00:25Lei ha fatto molte domande, quindi non è che soltanto abbiamo detto noi delle cose,
00:29lei ci ha chiesto delle cose molto precise, molto puntuali e quindi è stato davvero un confronto vero
00:38intorno ai temi dell'educazione, del valore dei cento linguaggi, del valore della creatività,
00:45del valore della partecipazione dei genitori e in particolare la cosa che mi ha colpito in assoluto
00:49è stata proprio una domanda molto precisa, qual è la relazione tra i cento linguaggi e i bambini con delle
00:57difficoltà
00:58sia fisiche che mentali.
01:00Le abbiamo raccontato appunto che la possibilità di attraversare diversi modi per conoscere,
01:06che quindi non sono soltanto la parola, ma il gesto, l'incontro con la creta,
01:11peraltro la principessa stava lavorando la creta,
01:14e quindi attraversare appunto con materie diverse, con strumenti diversi,
01:20delle possibilità per comunque apprendere, per conoscere, per riuscire a fare delle domande
01:26agli altri compagni, ai bambini, ma anche agli adulti, era un elemento molto importante.

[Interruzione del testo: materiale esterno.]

This is an optimization exercise on Yosys and OpenROAD, whose aim is small area, a short achievable clock period and few clock cycles, not a production implementation.
Function was checked by simulation only, so behaviour that the tests miss may differ from the original.

==> trial 8: inputs <==
// qpsk_isb
module qpsk_isb (
    input  wire        clk,
    input  wire        rst,
    input  wire        cmd_valid,
    output wire        cmd_ready,
    input  wire [7:0]  cmd_op,
    input  wire [15:0] cmd_a0,
    input  wire [15:0] cmd_a1,
    output reg         rsp_valid,
    output reg         rsp_fault,
    output reg  [2:0]  rsp_cause,
    output reg  [15:0] rsp_r0,
    output reg  [15:0] rsp_r1
);
Settings: LEC_CHECK=0, CAP_MARGIN=20, CORE_MARGIN=2, CORE_UTILIZATION=40, CTS_CLUSTER_DIAMETER=160, CTS_CLUSTER_SIZE=24, SLEW_MARGIN=20, SYNTH_MEMORY_MAX_BITS=131072; clock period 13.0 ns.
standard.sh (not shown) runs the stock make flow with config.mk's settings and CLKGATE_MAP_FILE= SYNTH_SCRIPT=/design/flow/synth_recipe.tcl, a recipe that flattens the netlist after the stock synthesis.
==> flow/flow/run.sh <==
#!/bin/bash
# Layout: the standard flow (standard.sh, which runs ORFS from synthesis
# to the final layout at the design's clock period and constraints), with
# ORFS's timing repair (after floorplan, clock-tree synthesis and global
# routing) asked to leave a setup margin of 9.2 ns, and to work on every
# endpoint. The make output goes to standard_flow.log; ORFS keeps each
# step's log under orfs/logs/.
set -euo pipefail
bash standard.sh SETUP_SLACK_MARGIN=9.2 TNS_END_PERCENT=100 finish > standard_flow.log 2>&1
==> build 70 (differences from trial 8) <==
--- a/flow/design.v
+++ b/flow/design.v
@@ -1228,22 +1228,10 @@
     end
     wire [3:0] p_s  = cu_ps;
     wire [3:0] p_b  = cu_pg;
     wire       by2  = (cu_t == 2'd0) && w2_v;
     wire       by3  = (cu_t != 2'd2) && w3_v;
-    function [15:0] sel16;
-        input [16*TMAX-1:0] dl;
-        input [3:0]  p;
-        reg   [15:0] oh;
-        integer      n;
-        begin
-            oh    = 16'd1 << p;
-            sel16 = 16'd0;
-            for (n = 0; n < TMAX; n = n + 1)
-                sel16 = sel16 | (dl[16*n +: 16] & {16{oh[n]}});
-        end
-    endfunction
     function [15:0] rd;
         input [16*TMAX-1:0] dl;
         input [3:0]  p;
         input        b2, b3;
         input [3:0]  p2, p3;
@@ -1252,11 +1240,11 @@
             if (b2 && p2 == p)
                 rd = d2;
             else if (b3 && p3 == p)
                 rd = d3;
             else
-                rd = sel16(dl, p);
+                rd = dl[16*p +: 16];
         end
     endfunction
     reg [15:0] ri_s, ri_b, rq_s, rq_b;
     reg [9:0]  r_ms;
     reg [14:0] r_mb;
==> flow/flow/run.sh (replaced) <==
#!/bin/bash
# Layout: the standard flow (standard.sh, which runs ORFS from synthesis
# to the final layout at the design's clock period and constraints), with
# ORFS's timing repair (after floorplan, clock-tree synthesis and global
# routing) asked to leave a setup margin of 9.3 ns, and to work on every
# endpoint. The make output goes to standard_flow.log; ORFS keeps each
# step's log under orfs/logs/.
set -euo pipefail
bash standard.sh SETUP_SLACK_MARGIN=9.3 TNS_END_PERCENT=100 finish > standard_flow.log 2>&1
CORE_UTILIZATION = 55   (was 40)
PLACE_DENSITY = 0.65   (was unset)
==> trial 78 (differences from trial 8) <==
--- a/flow/design.v
+++ b/flow/design.v
@@ -1007,19 +1007,18 @@
     reg [7:0]  c_sh4;                    
     reg [8:0]  c_nsh;                    
     reg        rdy;                      
     assign cmd_ready = rdy;
     wire issue;
-    wire c_free = !c_valid || issue;
     always @(posedge clk) begin
         if (rst)
             c_valid <= 1'b0;
         else if (rdy)
             c_valid <= cmd_valid;
         else if (issue)
             c_valid <= 1'b0;
-        if (c_free) begin
+        if (rdy) begin
             c_nop    <= (cmd_op == OP_NOP);
             c_init   <= (cmd_op == OP_INIT);
             c_push   <= (cmd_op == OP_PUSH);
             c_interp <= (cmd_op == OP_INTERP);
             c_tok    <= (cmd_a0[7:0] >= 8'd8) && (cmd_a0[7:0] <= TMAX);
@@ -1228,22 +1227,10 @@
     end
     wire [3:0] p_s  = cu_ps;
     wire [3:0] p_b  = cu_pg;
     wire       by2  = (cu_t == 2'd0) && w2_v;
     wire       by3  = (cu_t != 2'd2) && w3_v;
-    function [15:0] sel16;
-        input [16*TMAX-1:0] dl;
-        input [3:0]  p;
-        reg   [15:0] oh;
-        integer      n;
-        begin
-            oh    = 16'd1 << p;
-            sel16 = 16'd0;
-            for (n = 0; n < TMAX; n = n + 1)
-                sel16 = sel16 | (dl[16*n +: 16] & {16{oh[n]}});
-        end
-    endfunction
     function [15:0] rd;
         input [16*TMAX-1:0] dl;
         input [3:0]  p;
         input        b2, b3;
         input [3:0]  p2, p3;
@@ -1252,11 +1239,11 @@
             if (b2 && p2 == p)
                 rd = d2;
             else if (b3 && p3 == p)
                 rd = d3;
             else
-                rd = sel16(dl, p);
+                rd = dl[16*p +: 16];
         end
     endfunction
     reg [15:0] ri_s, ri_b, rq_s, rq_b;
     reg [9:0]  r_ms;
     reg [14:0] r_mb;
==> flow/flow/run.sh (replaced) <==
#!/bin/bash
# Layout: the standard flow (standard.sh, which runs ORFS from synthesis
# to the final layout at the design's clock period and constraints), with
# ORFS's timing repair (after floorplan, clock-tree synthesis and global
# routing) asked to leave a setup margin of 9.3 ns, and to work on every
# endpoint. The make output goes to standard_flow.log; ORFS keeps each
# step's log under orfs/logs/.
set -euo pipefail
bash standard.sh SETUP_SLACK_MARGIN=9.3 TNS_END_PERCENT=100 finish > standard_flow.log 2>&1
CTS_CLUSTER_DIAMETER = unset   (was 160)
CTS_CLUSTER_SIZE = unset   (was 24)
==> build 3 (differences from trial 8) <==
--- a/flow/design.v
+++ b/flow/design.v
@@ -1228,22 +1228,10 @@
     end
     wire [3:0] p_s  = cu_ps;
     wire [3:0] p_b  = cu_pg;
     wire       by2  = (cu_t == 2'd0) && w2_v;
     wire       by3  = (cu_t != 2'd2) && w3_v;
-    function [15:0] sel16;
-        input [16*TMAX-1:0] dl;
-        input [3:0]  p;
-        reg   [15:0] oh;
-        integer      n;
-        begin
-            oh    = 16'd1 << p;
-            sel16 = 16'd0;
-            for (n = 0; n < TMAX; n = n + 1)
-                sel16 = sel16 | (dl[16*n +: 16] & {16{oh[n]}});
-        end
-    endfunction
     function [15:0] rd;
         input [16*TMAX-1:0] dl;
         input [3:0]  p;
         input        b2, b3;
         input [3:0]  p2, p3;
@@ -1252,11 +1240,11 @@
             if (b2 && p2 == p)
                 rd = d2;
             else if (b3 && p3 == p)
                 rd = d3;
             else
-                rd = sel16(dl, p);
+                rd = dl[16*p +: 16];
         end
     endfunction
     reg [15:0] ri_s, ri_b, rq_s, rq_b;
     reg [9:0]  r_ms;
     reg [14:0] r_mb;
==> flow/flow/run.sh (replaced) <==
#!/bin/bash
# Layout: the standard flow (standard.sh, which runs ORFS from synthesis
# to the final layout at the design's clock period and constraints), with
# ORFS's timing repair (after floorplan, clock-tree synthesis and global
# routing) asked to leave a setup margin of 9.3 ns, and to work on every
# endpoint. The make output goes to standard_flow.log; ORFS keeps each
# step's log under orfs/logs/.
set -euo pipefail
bash standard.sh SETUP_SLACK_MARGIN=9.3 TNS_END_PERCENT=100 finish > standard_flow.log 2>&1
==> qor summary <==
Post-Route M1 WL: build 70 87.5 mm; trial 78 99.5 mm; build 3 90.9 mm; trial 8 101 mm
Hold Path Origin: build 70 ri_b[14]; trial 78 w1_p[1]; build 3 ri_s[6]; trial 8 rq_b[0]
Number of global-route vias before repair: build 70 51904; trial 78 53279; build 3 52470; trial 8 54581
Clock input transition at the sequential cells of the worst setup and hold paths: build 70 110 ps; trial 78 60 ps; build 3 100 ps; trial 8 90 ps
R2r endpoint: build 70 pc_q[11]; trial 78 cu_pg[2]; build 3 pc_q[12]; trial 8 pc_i[12]
DR pass1 iterations: build 70 8; trial 78 8; build 3 9; trial 8 10
Antenna diodes: build 70 1; trial 78 0; build 3 4; trial 8 5
Result of the run: build 70 complete, no violations; trial 78 complete, no violations; build 3 complete, no violations; trial 8 complete, no violations
Flop2flop setup slack: build 70 9360 ps; trial 78 9310 ps; build 3 9320 ps; trial 8 9200 ps
Layout buffer count excluding clock buffers: build 70 239; trial 78 235; build 3 229; trial 8 250
Multi-input logic area: build 70 40400 µm²; trial 78 40300 µm²; build 3 40400 µm²; trial 8 37800 µm²
Well-Tap Cells: build 70 1876; trial 78 2511; build 3 2511; trial 8 2480
Share of the synthesized area in compound gates (AO/OA/AOI/OAI): build 70 10.9%; trial 78 11.1%; build 3 10.9%; trial 8 16.9%
Max-slew headroom at the worst pin: build 70 22.0%; trial 78 20.7%; build 3 23.5%; trial 8 22.9%
Global routing usage on met3: build 70 6.66%; trial 78 5.39%; build 3 4.69%; trial 8 6.00%
Syn_area_per_cell: build 70 12.2 µm²; trial 78 12.3 µm²; build 3 12.2 µm²; trial 8 11.2 µm²
Transition at the pin with the smallest max-transition slack: build 70 1170 ps; trial 78 1170 ps; build 3 1150 ps; trial 8 1160 ps
Testbench counts of trial 8, summed over its fixed seeds: cycles 8,138.
Testbench counts of build 70, summed over its fixed seeds: cycles 8,138.
Testbench counts of trial 78, summed over its fixed seeds: cycles 8,138.
Testbench counts of build 3, summed over its fixed seeds: cycles 8,138.

## separate check: timing with driven ports
Ports are ideal in the flow. The routed layouts listed here were re-timed in OpenROAD. Step 1, drivers: a clkbuf_16 drives clk and a buf_2 each remaining input, both assumed. Step 2 adds t to the input delays and takes it off the output delays; t is the mean of the earliest and latest rising clock arrival at the registers after step 1. Input paths then give back, and output paths get back, about the clock's delay inside the block. a / b / c = ideal ports / drivers / drivers and shift; a / b = the first two.
run | shift t [ns] | slack for setup (ns) | worst data-port slew with drivers (ns)
trial 8 | 0.796 | 9.195 / 9.115 / 8.779 | 0.04
build 70 | 0.781 | 9.217 / 9.137 / 8.725 | 0.08
trial 78 | 0.865 | 8.957 / 8.877 / 8.751 | 0.06
build 3 | 0.795 | 9.204 / 9.118 / 8.663 | 0.05
After both steps setup and hold are still met in every run listed. The setup slack of build 3, which loses most, moves by -0.086 ns with the drivers and by -0.541 ns with both steps.
This is an optimization exercise on Yosys and OpenROAD, whose aim is small area, a short achievable clock period and few clock cycles per item, not a production implementation.
RTL that was checked went through simulation tests only; none was proved equivalent to the original.

## PW
Design vrm_alu, start of the top module:
module vrm_alu (
    input  wire        clk,
    input  wire        rst,         
    input  wire        in_valid,
    output wire        in_ready,
    input  wire [2:0]  op,          
    input  wire [39:0] tmp,         
    input  wire [39:0] mem,         
    output reg         out_valid,
    output reg  [39:0] res,         
    output reg  [1:0]  status,      
    output reg  [1:0]  cmp          
);
Settings: LEC_CHECK=0, ABC_CLOCK_PERIOD_IN_PS=6000, CAP_MARGIN=20, CORE_MARGIN=2, CORE_UTILIZATION=40, SETUP_SLACK_MARGIN=4, SLEW_MARGIN=20; clock period 12.0 ns.
run.sh (not shown) runs the stock make flow with config.mk's settings and CLKGATE_MAP_FILE= SYNTH_SCRIPT=/design/flow/synth_recipe.tcl, a recipe that flattens the netlist after the stock synthesis.
Testbench counts of PW, summed over its fixed seeds: cycles 9,050, ops 4,800.
For MS, these inputs were changed with respect to PW:
- SETUP_SLACK_MARGIN: 4 -> unset
- ABC_CLOCK_PERIOD_IN_PS: 6000 -> unset
Notes after the runs:
Worst setup slack sits lower in MS than in PW. PW → MS: data arrival time of the critical path rose 1.07 ns, final area now smaller.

01:33Poi ci ha chiesto anche degli esempi concreti e quindi abbiamo parlato di bambini,
01:37insomma che in effetti per esempio sono in carrozzina, oppure utilizzano il deambulatore per camminare
01:44e che però di fronte magari ad alcune strutture dei parchi, delle nostre scuole, dei nostri nidi,
01:51chiedono di poterle utilizzare, perché sono state progettate in modo molto sintonico alle loro possibilità,
02:00quindi con una capacità di sfidare loro stessi e di essere insieme agli amici.